Tuesday, 31 March 2020

The Poison of Productivity


Hello dear colleagues.  So, we moved through Sunday number 2 in this strange new world. How did it go? I’m not asking if the production values of your online worship were as slick as some TV megachurch. I’m asking, did you feel faithful? Did you feel like you led worship? Tough to do without the immediate feedback isn’t it?  Most semesters I record lectures for students in online courses and I find that tough enough to do when the only one watching me is my faithful laptop camera. Worship? Whew.  That’s in an entirely different league.
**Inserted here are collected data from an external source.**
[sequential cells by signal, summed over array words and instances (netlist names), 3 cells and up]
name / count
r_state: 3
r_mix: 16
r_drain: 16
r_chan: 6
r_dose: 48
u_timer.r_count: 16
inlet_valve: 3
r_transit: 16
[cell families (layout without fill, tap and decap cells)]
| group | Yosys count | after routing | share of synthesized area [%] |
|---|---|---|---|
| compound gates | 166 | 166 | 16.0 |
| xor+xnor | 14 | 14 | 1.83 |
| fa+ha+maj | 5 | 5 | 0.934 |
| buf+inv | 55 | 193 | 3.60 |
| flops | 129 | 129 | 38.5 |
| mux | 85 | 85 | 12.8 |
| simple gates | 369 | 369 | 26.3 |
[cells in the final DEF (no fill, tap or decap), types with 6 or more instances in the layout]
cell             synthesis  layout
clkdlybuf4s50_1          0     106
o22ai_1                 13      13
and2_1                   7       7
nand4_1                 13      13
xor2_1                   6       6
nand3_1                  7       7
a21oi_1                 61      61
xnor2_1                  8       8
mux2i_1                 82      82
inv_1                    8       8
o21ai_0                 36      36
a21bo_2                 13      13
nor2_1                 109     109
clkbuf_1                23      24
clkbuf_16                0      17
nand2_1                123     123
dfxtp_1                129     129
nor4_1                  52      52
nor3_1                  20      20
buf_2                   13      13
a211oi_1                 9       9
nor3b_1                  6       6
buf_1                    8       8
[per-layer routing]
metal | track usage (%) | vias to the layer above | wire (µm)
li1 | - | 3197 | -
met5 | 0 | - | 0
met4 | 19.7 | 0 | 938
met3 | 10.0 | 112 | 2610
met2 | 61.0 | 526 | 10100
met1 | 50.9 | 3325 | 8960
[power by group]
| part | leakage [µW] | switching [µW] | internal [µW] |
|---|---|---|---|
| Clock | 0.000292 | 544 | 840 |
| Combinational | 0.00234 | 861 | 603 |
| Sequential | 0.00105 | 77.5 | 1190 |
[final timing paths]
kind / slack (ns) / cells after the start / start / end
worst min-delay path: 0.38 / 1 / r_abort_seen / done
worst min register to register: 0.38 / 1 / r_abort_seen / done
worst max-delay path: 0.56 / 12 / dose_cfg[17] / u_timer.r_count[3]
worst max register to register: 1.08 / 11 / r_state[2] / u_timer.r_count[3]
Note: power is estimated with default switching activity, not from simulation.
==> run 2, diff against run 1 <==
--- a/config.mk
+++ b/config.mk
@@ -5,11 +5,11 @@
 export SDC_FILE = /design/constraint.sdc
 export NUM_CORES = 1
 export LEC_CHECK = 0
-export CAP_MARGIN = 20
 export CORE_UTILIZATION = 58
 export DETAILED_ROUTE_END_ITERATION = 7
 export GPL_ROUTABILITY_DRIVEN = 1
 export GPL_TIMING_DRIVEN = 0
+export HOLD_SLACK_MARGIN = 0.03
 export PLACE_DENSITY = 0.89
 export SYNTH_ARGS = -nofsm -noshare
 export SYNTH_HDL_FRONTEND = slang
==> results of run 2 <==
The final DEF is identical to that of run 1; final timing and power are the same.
[config.mk]
export PLATFORM = sky130hd
export DESIGN_NAME = vga_sync_decoder
export DESIGN_NICKNAME = d
export VERILOG_FILES = /design/src/rtl/vga_sync_decoder.sv
export SDC_FILE = /design/constraint.sdc
export NUM_CORES = 1
export LEC_CHECK = 0
export CAP_MARGIN = 25
export CORE_UTILIZATION = 25
export CTS_CLUSTER_DIAMETER = 150
export DETAILED_ROUTE_END_ITERATION = 16
export SETUP_SLACK_MARGIN = 0.4
export SYNTH_ARGS = -nofsm -noshare
export SYNTH_HDL_FRONTEND = slang
export SYNTH_SLANG_ARGS = --single-unit
export TNS_END_PERCENT = 20
[constraint.sdc]
create_clock -name clk -period 3.3 [get_ports clk]
set_clock_uncertainty 0.2 [all_clocks]
set_input_delay 0.99 -clock clk [delete_from_list [all_inputs] [get_ports clk]]
set_output_delay 0.99 -clock clk [all_outputs]
set_load 0.02 [all_outputs]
If you didn’t take worship on-line, if you feel that there are other ways of being faithful that call to you, if that’s just not your skill set, how are you doing?  Does that still feel okay? Remember, it’s a new place for all of us.  Kind of reminds me of the earliest days of the church, when everyone was trying to figure out just what this Christianity-thing was going to look like. They had a sense of what they were after but since no one had written the best-selling Ten Sure-fire Steps to a Thriving Church they were all exploring.
            Speaking of exploring, I had a thought for you today – if you don’t feel too overwhelmed.  Maybe it will help your “overwhelmedness”.  Yes, I guess I made that up. As the shock and surreality of the pandemic sinks in, what messages are you taking in about how you are supposed to be in this time?  Maybe it’s not as blunt as Daddy Stephen McNeil telling us bluntly (and appropriately) how fed up he is with those of us not practicing physical distancing.  But you may be getting the message. One of my students in another Region told me that a mover and shaker in the congregation is talking about how she doesn’t feel they should be paying the minister since they aren’t getting anything – which being translated means Sunday worship. I know many clergy sometimes struggle with a question of worth: “what did I accomplish this week?”  With so many of your regular options for ministering closed to you, are you feeling that?
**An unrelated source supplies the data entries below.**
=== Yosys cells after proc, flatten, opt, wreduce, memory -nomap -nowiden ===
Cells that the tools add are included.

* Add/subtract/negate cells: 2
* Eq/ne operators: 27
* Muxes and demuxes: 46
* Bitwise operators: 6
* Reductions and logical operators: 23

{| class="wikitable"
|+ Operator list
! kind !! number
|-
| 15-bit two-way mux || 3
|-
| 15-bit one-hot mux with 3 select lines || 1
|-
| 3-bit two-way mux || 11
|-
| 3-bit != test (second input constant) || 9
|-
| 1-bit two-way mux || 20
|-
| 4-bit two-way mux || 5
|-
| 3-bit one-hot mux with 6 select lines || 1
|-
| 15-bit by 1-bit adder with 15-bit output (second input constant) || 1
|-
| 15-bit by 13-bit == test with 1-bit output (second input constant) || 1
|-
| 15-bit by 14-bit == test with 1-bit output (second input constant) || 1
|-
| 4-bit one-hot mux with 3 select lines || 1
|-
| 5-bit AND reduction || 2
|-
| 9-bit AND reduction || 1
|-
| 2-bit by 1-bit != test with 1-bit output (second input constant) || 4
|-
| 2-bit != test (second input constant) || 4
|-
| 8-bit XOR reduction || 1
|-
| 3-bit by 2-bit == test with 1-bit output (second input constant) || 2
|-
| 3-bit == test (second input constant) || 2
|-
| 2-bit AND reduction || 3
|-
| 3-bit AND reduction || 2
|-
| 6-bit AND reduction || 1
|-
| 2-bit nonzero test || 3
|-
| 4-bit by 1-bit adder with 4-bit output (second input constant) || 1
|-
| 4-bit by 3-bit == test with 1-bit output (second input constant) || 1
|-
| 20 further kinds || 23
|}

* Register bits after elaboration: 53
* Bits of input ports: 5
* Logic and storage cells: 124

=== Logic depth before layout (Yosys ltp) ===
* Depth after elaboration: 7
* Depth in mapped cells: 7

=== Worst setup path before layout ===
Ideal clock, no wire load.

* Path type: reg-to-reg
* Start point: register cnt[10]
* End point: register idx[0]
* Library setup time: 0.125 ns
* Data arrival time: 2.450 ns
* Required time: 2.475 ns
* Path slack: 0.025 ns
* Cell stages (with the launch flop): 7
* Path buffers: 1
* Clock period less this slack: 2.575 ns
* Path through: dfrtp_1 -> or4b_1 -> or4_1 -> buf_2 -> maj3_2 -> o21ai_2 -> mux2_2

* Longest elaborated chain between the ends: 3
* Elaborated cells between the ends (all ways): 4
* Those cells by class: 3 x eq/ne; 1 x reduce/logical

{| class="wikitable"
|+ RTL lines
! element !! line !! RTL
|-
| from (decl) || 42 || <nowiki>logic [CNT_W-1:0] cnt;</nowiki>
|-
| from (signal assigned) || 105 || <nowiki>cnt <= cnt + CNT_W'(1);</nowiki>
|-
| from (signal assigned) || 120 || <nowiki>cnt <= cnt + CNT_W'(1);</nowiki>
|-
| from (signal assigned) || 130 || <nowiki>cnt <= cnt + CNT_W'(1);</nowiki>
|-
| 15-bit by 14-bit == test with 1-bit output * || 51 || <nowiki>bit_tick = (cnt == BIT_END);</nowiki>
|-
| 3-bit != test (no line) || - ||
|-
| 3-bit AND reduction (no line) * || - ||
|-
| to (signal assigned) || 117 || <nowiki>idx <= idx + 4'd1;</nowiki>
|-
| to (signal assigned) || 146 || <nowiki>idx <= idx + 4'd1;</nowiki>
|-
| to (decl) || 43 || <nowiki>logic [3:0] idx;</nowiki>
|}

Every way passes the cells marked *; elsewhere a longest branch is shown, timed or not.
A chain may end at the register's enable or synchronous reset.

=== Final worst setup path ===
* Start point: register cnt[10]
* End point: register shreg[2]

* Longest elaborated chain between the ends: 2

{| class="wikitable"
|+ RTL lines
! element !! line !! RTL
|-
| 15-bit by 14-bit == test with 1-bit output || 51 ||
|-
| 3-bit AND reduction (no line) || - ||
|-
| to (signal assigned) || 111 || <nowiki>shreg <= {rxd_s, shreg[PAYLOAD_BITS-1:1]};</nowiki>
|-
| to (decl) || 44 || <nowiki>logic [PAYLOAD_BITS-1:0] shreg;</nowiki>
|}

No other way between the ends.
<file path="config.mk">
export PLATFORM = sky130hd
export DESIGN_NAME = motion_arbiter
export DESIGN_NICKNAME = d
export VERILOG_FILES = /design/src/rtl/motion_pkg.sv /design/src/rtl/motion_arbiter_prio_pick.sv /design/src/rtl/motion_arbiter.sv
export SDC_FILE = /design/constraint.sdc
export NUM_CORES = 1
export LEC_CHECK = 0
export BUFFER_PORTS_ARGS = -buffer_cell sky130_fd_sc_hd__buf_2
export CORE_AREA = 2 2 62 64
export DETAILED_ROUTE_END_ITERATION = 16
export DIE_AREA = 0 0 64 66
export PLACE_DENSITY = 0.92
export SYNTH_ARGS = -nofsm -noshare
export SYNTH_HDL_FRONTEND = slang
export SYNTH_HIERARCHICAL = 1
export SYNTH_SLANG_ARGS = --single-unit
</file>
<file path="constraint.sdc">
create_clock -name clk -period 4 [get_ports clk]
set_clock_uncertainty 0.1 [all_clocks]
set_input_delay 0.2 -clock clk [delete_from_list [all_inputs] [get_ports clk]]
set_output_delay 0.2 -clock clk [all_outputs]
set_load 0.01 [all_outputs]
</file>
$ cat config.mk
export PLATFORM = sky130hd
export DESIGN_NAME = regfile_read_arbiter
export DESIGN_NICKNAME = d
export VERILOG_FILES = /design/src/rtl/regfile_read_arbiter.sv
export SDC_FILE = /design/constraint.sdc
export NUM_CORES = 1
export LEC_CHECK = 0
export ABC_AREA = 1
export CAP_MARGIN = 20
export CELL_PAD_IN_SITES_DETAIL_PLACEMENT = 2
export CELL_PAD_IN_SITES_GLOBAL_PLACEMENT = 2
export CORE_MARGIN = 2
export CORE_UTILIZATION = 28
export CTS_CLUSTER_DIAMETER = 100
export CTS_CLUSTER_SIZE = 24
export DETAILED_ROUTE_END_ITERATION = 10
export PLACE_DENSITY = 0.95
export SYNTH_ARGS = -nofsm -noshare
export SYNTH_HDL_FRONTEND = slang
export SYNTH_SLANG_ARGS = --single-unit
$ cat constraint.sdc
create_clock -name clk -period 6.9 [get_ports clk]
set_clock_uncertainty 0.05 [all_clocks]
set_input_delay 1.38 -clock clk [delete_from_list [all_inputs] [get_ports clk]]
set_output_delay 1.38 -clock clk [all_outputs]
set_load 0.02 [all_outputs]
            Have you seen the Face Books memes celebrating what Newton and Shakespeare accomplished while quarantining during the plague? So, what’s the matter with you!?  Have you tried baking as a form of Covid therapy?  Turned your living room into a home gym with cans of beans for weights? Completed the redecorating?
            It’s a symptom of the culture which tells us that our value is as producers and consumers. The message is: that which is good can be commodified – including our labour and our time. So, as we try and exercise home isolation and staying in place and many of our workplaces are shut by government order, how do we find the value which truly is ours as beloved children of God? Maybe it’s time to face the truth that many of us have been proclaiming salvation by grace through faith but living in ways that look a lot like works righteousness.
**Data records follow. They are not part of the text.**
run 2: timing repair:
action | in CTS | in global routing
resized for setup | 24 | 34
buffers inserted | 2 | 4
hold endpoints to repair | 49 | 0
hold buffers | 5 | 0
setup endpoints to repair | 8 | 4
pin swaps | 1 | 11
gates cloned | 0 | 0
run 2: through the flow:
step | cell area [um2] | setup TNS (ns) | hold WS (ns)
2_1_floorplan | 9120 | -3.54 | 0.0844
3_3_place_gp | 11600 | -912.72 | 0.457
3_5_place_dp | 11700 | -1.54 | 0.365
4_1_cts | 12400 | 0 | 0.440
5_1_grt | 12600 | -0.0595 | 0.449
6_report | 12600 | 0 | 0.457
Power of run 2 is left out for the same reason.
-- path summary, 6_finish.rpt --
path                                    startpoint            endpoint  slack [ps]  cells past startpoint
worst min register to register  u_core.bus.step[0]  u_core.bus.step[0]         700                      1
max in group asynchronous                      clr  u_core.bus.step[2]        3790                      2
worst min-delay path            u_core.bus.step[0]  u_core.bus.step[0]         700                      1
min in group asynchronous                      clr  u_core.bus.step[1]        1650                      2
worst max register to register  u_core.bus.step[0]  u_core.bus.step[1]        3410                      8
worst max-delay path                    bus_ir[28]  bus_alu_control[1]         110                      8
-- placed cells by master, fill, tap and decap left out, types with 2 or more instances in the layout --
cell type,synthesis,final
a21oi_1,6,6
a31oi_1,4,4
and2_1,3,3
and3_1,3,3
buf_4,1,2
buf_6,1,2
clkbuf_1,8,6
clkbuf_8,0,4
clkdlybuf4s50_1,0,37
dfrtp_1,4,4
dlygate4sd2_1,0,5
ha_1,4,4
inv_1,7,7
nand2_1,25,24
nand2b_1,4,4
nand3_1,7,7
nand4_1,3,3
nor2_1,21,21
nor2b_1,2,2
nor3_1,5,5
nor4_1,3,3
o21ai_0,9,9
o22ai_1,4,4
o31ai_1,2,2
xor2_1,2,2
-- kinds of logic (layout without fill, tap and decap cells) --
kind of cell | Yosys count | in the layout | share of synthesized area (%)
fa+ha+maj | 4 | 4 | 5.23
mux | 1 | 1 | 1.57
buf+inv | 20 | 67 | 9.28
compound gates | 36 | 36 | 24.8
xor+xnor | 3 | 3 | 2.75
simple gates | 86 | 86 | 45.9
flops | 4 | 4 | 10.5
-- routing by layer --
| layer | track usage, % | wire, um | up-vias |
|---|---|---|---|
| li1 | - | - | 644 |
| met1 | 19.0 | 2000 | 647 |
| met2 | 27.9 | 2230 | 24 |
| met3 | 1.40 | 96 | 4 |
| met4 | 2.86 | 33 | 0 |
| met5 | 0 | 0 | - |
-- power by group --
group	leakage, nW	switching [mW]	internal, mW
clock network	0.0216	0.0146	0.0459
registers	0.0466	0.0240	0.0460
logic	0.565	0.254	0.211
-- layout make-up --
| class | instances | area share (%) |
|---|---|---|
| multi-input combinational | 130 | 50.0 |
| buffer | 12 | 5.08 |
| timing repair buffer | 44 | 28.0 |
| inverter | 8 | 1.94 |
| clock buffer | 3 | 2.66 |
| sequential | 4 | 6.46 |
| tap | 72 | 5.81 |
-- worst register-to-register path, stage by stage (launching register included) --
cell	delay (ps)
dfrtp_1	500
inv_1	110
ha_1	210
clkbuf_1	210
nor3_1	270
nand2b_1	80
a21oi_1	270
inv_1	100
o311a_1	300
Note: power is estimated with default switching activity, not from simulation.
`config.mk`:
```
export PLATFORM = sky130hd
export DESIGN_NAME = doa_scan_ctrl
export DESIGN_NICKNAME = d
export VERILOG_FILES = /design/src/rtl/doa_scan_ctrl.sv
export SDC_FILE = /design/constraint.sdc
export NUM_CORES = 1
export LEC_CHECK = 0
export BUFFER_PORTS_ARGS = -buffer_cell sky130_fd_sc_hd__buf_2
export CORE_MARGIN = 2
export CORE_UTILIZATION = 35
export CTS_BUF_LIST = sky130_fd_sc_hd__clkbuf_4 sky130_fd_sc_hd__clkbuf_8 sky130_fd_sc_hd__clkbuf_16
export CTS_CLUSTER_SIZE = 14
export DETAILED_ROUTE_END_ITERATION = 7
export HOLD_SLACK_MARGIN = 0.02
export PLACE_DENSITY_LB_ADDON = 0.3
export SYNTH_ARGS = -nofsm -noshare
export SYNTH_HDL_FRONTEND = slang
export SYNTH_SLANG_ARGS = --single-unit
```
`constraint.sdc`:
```
create_clock -name clk -period 10.6 [get_ports clk]
set_clock_uncertainty 0.15 [all_clocks]
set_input_delay 2.12 -clock clk [delete_from_list [all_inputs] [get_ports clk]]
set_output_delay 2.12 -clock clk [all_outputs]
set_load 0.02 [all_outputs]
```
            In a lot of places in the secular world, managers are pushing employees to undertake business as usual, even while working from home. I saw one memo that instructed employees to answer work chat messages within a few minutes and leave cameras on during video chats – how your boss profits from seeing the lousy furniture in the spare corner you set up for a home office I don’t really know.  Always be available is the message.  Are you – or perhaps some of your parishioners – struggling with that? The underlying message is that it’s still possible to prove your underlying worth through work. 
There are things to do, necessary things to do. Be in touch with friends and loved ones.  Go for – an appropriately distanced- - walk or run. Help out an older or immunocompromised neighbour. But this is not a time to optomize work or stoically pretend that nothing is different. We tend, in our society, not to prioritize care and repetition.  But isn’t that a chunk of the Christian message? The regular repetition of acts of faithfulness.
A friend of mine, a solo entrepreneur, gave me some good advice when AST shut down and I started to work from home.  “Just accept that you’ll be only 50-60% as productive, because lots of things will be a first and nothing you’re used to using will be where you expect it to be.” Add to that worries over your family; do you have enough food; which stores are price-gouging on items; what will Premier McNeil say this afternoon (no, I don’t obsess about the latter!)?
Ponder this thought: we have the privilege and luxury to work from home (which a chunk of our parishioners don’t), so please remember to use the extra time for things that are generally commodified: care for our loved ones, our families, ourselves.  If you can afford it, try and support a local business each day.  Maybe reach out to someone you haven’t contacted in a while just to say: “How you doing? I’m thinking of you.” Take the time to not produce anything without feeling guilty about it. 
Please don’t look for other work to justify your salary. It will not address your fear and stress, only supress it so that it can appear elsewhere. You have the privilege of a kind of time that may feel new to you.  There will be plenty to do when we hit the new normal.